The undercoat layer and the coating layer are provided on the base paper by using a usual coating method. For example, various blade coaters, roll transfer coaters, air knife coaters, bar coaters, rod blade coaters, short dwell coaters, curtain coaters, die coaters and the like can be used to coat the base paper using conventionally known coating methods. Among these, in the present invention, it is preferable to use a coating method suitable for high-speed coating such as an air knife coater, a blade coater, a curtain coater, and a bill blade coater. Particularly for the coating layer, it is desirable to select a coating method suitable for high-speed coating such as an air knife coater and a blade coater and having excellent surface smoothness.

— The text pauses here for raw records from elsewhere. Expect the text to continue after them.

===== design.v =====
module wb_bram #(
	parameter mem_file_name = "none",
	parameter adr_width = 11
) (
	input             clk_i, 
	input             rst_i,
	input             wb_stb_i,
	input             wb_cyc_i,
	input             wb_we_i,
	output            wb_ack_o,
	input      [31:0] wb_adr_i,
	output reg [31:0] wb_dat_o,
	input      [31:0] wb_dat_i,
	input      [ 3:0] wb_sel_i
);
parameter word_width = adr_width - 2;
parameter word_depth = (1 << word_width);
reg            [31:0] ram [0:word_depth-1];     
reg                   ack;
wire [word_width-1:0] adr;
assign adr        = wb_adr_i[adr_width-1:2];       
assign wb_ack_o   = wb_stb_i & ack;
always @(posedge clk_i)
begin
	if (wb_stb_i && wb_cyc_i) 
	begin
		if (wb_we_i) 
			ram[ adr ] <= wb_dat_i;
		wb_dat_o <= ram[ adr ];
		ack <= ~ack;
	end else
		ack <= 0;
end
initial 
begin
	if (mem_file_name != "none")
	begin
		$readmemh(mem_file_name, ram);
	end
end
endmodule

===== run.sh =====
#!/bin/bash
# OpenROAD 26Q1-2900-gdf79404cd8, Yosys 0.63+post, stock flow scripts
make -C /OpenROAD-flow-scripts/flow DESIGN_CONFIG=/design/flow/config.mk WORK_HOME=/design/flow/orfs finish

===== config.mk =====
export PLATFORM = sky130hd
export DESIGN_NAME = wb_bram
export DESIGN_NICKNAME = wb_bram
export VERILOG_FILES = /design/flow/design.v
export SDC_FILE = /design/flow/constraint.sdc
export NUM_CORES = 4
export LEC_CHECK = 1
export CORE_UTILIZATION = 50
export SYNTH_MEMORY_MAX_BITS = 65536

===== constraint.sdc =====
current_design wb_bram

set clk_period 153.1
set clk_io_pct 0.2

create_clock -name clk0 -period $clk_period [get_ports {clk_i}]

set non_clock_inputs [all_inputs -no_clocks]
set_input_delay [expr $clk_period * $clk_io_pct] -clock clk0 $non_clock_inputs
set_output_delay [expr $clk_period * $clk_io_pct] -clock clk0 [all_outputs]

==> run_results.csv <==
group,metric,value,unit
run_status,status,"complete, but fails checks",
run_status,violations_in_the_final_reports,"antenna violations, max-capacitance violations, max-slew violations",
final_timing,final_max_slew_viol_count,2,
cells_and_area,drive_above_1_share,27.05,%
floorplanning,floorplan.core_util,50.13,%
place,detailedPlace.worstSlack,89560,ps
cts,cts_hold_repair.buffers,0,
flow_run,tool_warnings,84,
min_path,holdCritPathClass,"flip-flop to flip-flop",
yosys,synth-cells-yosys,28232,
final_timing,final_critical_path_share_of_the_clock_period,41.58,%
place,io_buffer_count,77,
floorplanning,rows,410,
setup_path,ff2ff_setup_slack,147450,ps
cts,cts_num_sinks,16417,
cells_and_area,postLayoutCoreUtil,57.26,%
final_timing,postLayoutSetupSlackWorst,89450,ps
cts,cts_htree_levels,7,
floorplanning,die_area,1253000,sq um
global_route,maximum_number_of_pins_on_one_net_before_global_route_repair,121,
final_timing,rsz0062_at_grt,"no",
global_route,grt.met1_usage,38.97,%
place,place_congestion,1.026,
yosys,post_synth_tally_of_flip_flops_with_integrated_enable,16416,
pwr,vdd.ir_drop.worst,0.01053,mV
place,place.detailed.hpwl,1290,mm
cts,cts_setup_buffers,0,
cts,tritoncts_clock_tree,"yes",
yosys,netlist_area,624300,sq um
final_timing,achievable-frequency,15.71,MHz
floorplanning,dieHeight,1.119,mm
route,detail_route.wl_per_cell,42.24,microns
setup_path,critical_path_peak_fanout,2,
setup_path,type_of_element_launching_the_critical_path,"input port",
cts,numCtsBuffers,1694,
final_timing,finalHoldViolCount,0,
setup_path,worstSetupEndpointType,"output pin",
flow_run,max_cap_violations,1,
floorplanning,boundaryPins,106,
yosys,ys_seq_elements,16417,
global_route,antenna_violations_before_repair,259,
yosys,yosysUniqueCellTypes,83,
pwr,total_power,9.352,mW
global_route,gr-usage-met2,46.53,%
final_timing,worst_slew_margin_rel,-3.206,%
global_route,grt.total_usage,37.44,%
cells_and_area,mostFrequentLayoutCell,"edfxtp_1",
yosys,post_synth.cell_area_avg,22.11,sq um
cells_and_area,logic_area,128700,sq um
min_path,min_path_cells,1,
setup_path,r2r_end,"wb_dat_o[23]$_DFFE_PP_",
global_route,via_count_of_the_first_global_routing_pass,337696,
floorplanning,die_w,1.119,mm
pwr,cell_leakage_power,224.2,nW
final_timing,finalSetupViolations,0,
route,drtPass1Iterations,6,
global_route,grt_remaining_overflow,0,
setup_path,regToRegStartpoint,"ram[27][23]$_DFFE_PP_",
route,drcViolationCount,0,
setup_path,crit_required,122480,ps
yosys,post_synth_inst_count,28232,
final_timing,period_needed,63650,ps
pwr,power_density,13.11,nW/um^2
setup_path,critPathKind,"input port to output pin",
global_route,grtUsageMet3,38.72,%
cts,cts.reportedPaths.clkPinSlew,60,ps
route,count_of_vias_placed_by_the_detailed_router,314413,
setup_path,critical_path.startpoint,"wb_stb_i",
min_path,hold_end,"ack$_SDFF_PN0_",
cells_and_area,filler_cell_count,87747,
setup_path,timing.critical_path.arrival,33030,ps
cts,worstSkewPairLatency,1450,ps
yosys,asyncSetResetFlopFracSynth,0,%
yosys,synth_chip_area,624300,sq um
cells_and_area,flow.area_growth_from_synthesis,14.23,%
cts,ctsResizeCount,0,
route,vias_per_cell,6.440,
cells_and_area,layout.cells.most_common_list,"edfxtp_1 (16.42k), mux4_2 (3271), buf_4 (2033), mux2i_1 (1738), clkbuf_16 (1717)",
global_route,busiest_layer,"met2",
min_path,worst_hold_startpoint,"ack$_SDFF_PN0_",
route,drt-total-wl,2062,mm
cts,clock_tree.buffer_depth,6,
final_timing,hold_worst_slack,411.7,ps
yosys,yosys.stat.seqShare,78.96,%
yosys,yosysWarnings,1,
final_timing,max_slew.worst_pin.slew,1532,ps
yosys,synth-main-ff-cell,"edfxtp_1",
cells_and_area,area.sequential,493000,sq um
route,drt-initial-drc-count,23715,
route,antenna_violating_nets_post_route,1,
final_timing,fin_worst_skew,115.3,ps
global_route,grt_pass1_wl,2776,mm
cts,cts-root-buf,"clkbuf_16",
floorplanning,coreArea,1246000,sq um
final_timing,setup-tns-final,0,ps
setup_path,worstRegToRegCells,6,
layer usage:
| metal | vias up | share of wire (%) |
|---|---|---|
| li1 | 125535 | - |
| met4 | 442 | 6.5 |
| met1 | 157238 | 26 |
| met2 | 26766 | 42 |
| met5 | - | 1.2 |
| met3 | 4432 | 24 |
flip-flops by register name, indices dropped and copies added, names as in the netlist:
register / flops
ram: 16384
wb_dat_o: 32
ack: 1
kinds of logic (layout without fill, tap and decap cells):
| kind of cell | count (synthesis) | count (layout) | synth area share (%) |
|---|---|---|---|
| AND-OR/OR-AND | 2889 | 2889 | 3.240 |
| buffers and inverters | 1656 | 5139 | 1.311 |
| flip-flops | 16417 | 16417 | 78.96 |
| multiplexers | 5170 | 5170 | 14.89 |
| other | 0 | 627 | 0 |
| AND/OR/NAND/NOR | 2100 | 2100 | 1.602 |
report_power, final:
part | switching, mW | total [mW] | internal [mW]
logic | 0.308 | 0.439 | 0.132
registers | 0.00244 | 4.95 | 4.95
clock network | 1.68 | 3.96 | 2.29
total | 1.99 | 9.35 | 7.37
worst max path at each step:
stage	end	slack, ps	cells after the start
after CTS	wb_ack_o	89550	3
after global routing	wb_ack_o	89500	3
final	wb_ack_o	89450	3
final cells by class:
| class | instances | area share [%] |
|---|---|---|
| diodes | 627 | 0.2200 |
| clock buffers | 2073 | 6.212 |
| flip-flops and latches | 16417 | 69.12 |
| multi-input cells | 10159 | 18.04 |
| inverters | 3 | 0.003684 |
| repair buffers | 2143 | 2.364 |
| well taps | 16480 | 2.891 |
| clock inverters | 920 | 1.142 |
worst max-delay path: stages:
cell	delay, ps
clkdlybuf4s50_1	920
and2_1	850
clkdlybuf4s50_1	620
per-stage QoR:
| step | std cells | cell area (sq um) |
|---|---|---|
| 3_3_place_gp | 45200 | 659100 |
| 4_1_cts | 48193 | 711600 |
| 2_1_floorplan | 28232 | 624300 |
| 6_report | 48822 | 713200 |
| 3_5_place_dp | 45200 | 659100 |
| 5_1_grt | 48719 | 712900 |
Yosys cell counts, drive strengths merged, types with 54 or more instances:
master	number	area [sq um]
mux2	145	1633
edfxtp	16416	493000
a21oi	406	2032
nand4	197	1232
nand3	150	750.7
buf	1060	5951
a31oi	83	519.3
a22oi	775	5818
o22ai	509	3184
clkbuf	593	2226
nand2	566	2125
a22o	147	1287
mux2i	1748	17500
mux4	3277	73830
nor3	207	1036
a221oi	289	2531
nor2	668	2510
a2111oi	56	490.5
o21ai	281	1406
a32oi	54	473.0
and4	59	516.8
Power figures rest on the tool's default switching activity, not on a simulated workload.
==> flow/design.v <==
module qrg (
    input A, B, C, D,          
    output reg a, b, c, d      
);
    always @(*) begin
        case ({A, B, C, D})
            4'b0000: {a, b, c, d} = 4'b0000;
            4'b0001: {a, b, c, d} = 4'b1010;
            4'b0010: {a, b, c, d} = 4'b1101;
            4'b0011: {a, b, c, d} = 4'b0111;
            4'b0100: {a, b, c, d} = 4'b1110;
            4'b0101: {a, b, c, d} = 4'b0100;
            4'b0110: {a, b, c, d} = 4'b0011;
            4'b0111: {a, b, c, d} = 4'b1001;
            4'b1000: {a, b, c, d} = 4'b0101;
            4'b1001: {a, b, c, d} = 4'b1111;
            4'b1010: {a, b, c, d} = 4'b1000;
            4'b1011: {a, b, c, d} = 4'b0010;
            4'b1100: {a, b, c, d} = 4'b1011;
            4'b1101: {a, b, c, d} = 4'b0001;
            4'b1110: {a, b, c, d} = 4'b0110;
            4'b1111: {a, b, c, d} = 4'b1100;
        endcase
    end
endmodule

The undercoat layer can be provided on-machine for the papermaking of the base paper by using a so-called "size press" system.

The overcoating is usually carried out after the base paper after the undercoating has been subjected to the drying step, but the basepaper after the undercoating is directly overcoated using the above-mentioned various coating devices without the drying step. It also includes a case of a so-called wet-on-wet coating method of applying a liquid. According to this method, since a drying process is not required for each coating, the process is simplified, and since the coating layer is dried at once, it is possible to further reduce the drying load. It brings great advantages in terms of aspects.

The base paper coated with the undercoat and the overcoat is dried by a method similar to the conventional method, wound, and then calendered to finish. The apparatus for carrying out the calendering process is not particularly limited, and various calendering devices such as a super calender, a gloss calender and a soft calender are used.

[0023]

EXAMPLES The effects of the present invention will be described in more detail below with reference to examples, but the present invention is not limited thereto. The various measured values in the examples are obtained by the following methods. 1) Smoothness: Measured with a smoother smoothness tester (manufactured by Toei Denshi Kogyo Co., Ltd., model SM-6A). (Unit: mmHg) 2) White paper glossiness: Measured at an angle of 75 degrees in accordance with JIS P8142. (Unit:%) 3) Glossiness of heavy color printing: Printed on a Roland offset printing machine and left at room temperature for one day
The gloss was measured at an angle of 60 degrees with respect to a solid printed portion of four-color overprinting of magenta, cyan, and yellow. (unit:
%) 4) Ink acceptability: A commercially available offset ink of 0.1 CC was printed on a coated paper test piece with an RI printer, and the transfer state was visually judged from 5 (excellent) to 1 (poor). The higher the value, the better the ink acceptability. 5) Blister resistance: A commercial offset rotary printing ink was printed on both sides of the test piece by an RI printing machine, and the test piece was wrapped with an aluminum foil at a selected temperature (200 to 3).
It was immersed in silicone oil (00 ° C.) and the appearance of the blister was visually judged. ⊚: Almost no blister is generated. ○: Some blister is seen. Δ: Blister is seen. ×: Blister is often generated. In addition, "%" and "part" used in the following examples mean "weight%" and "weight part."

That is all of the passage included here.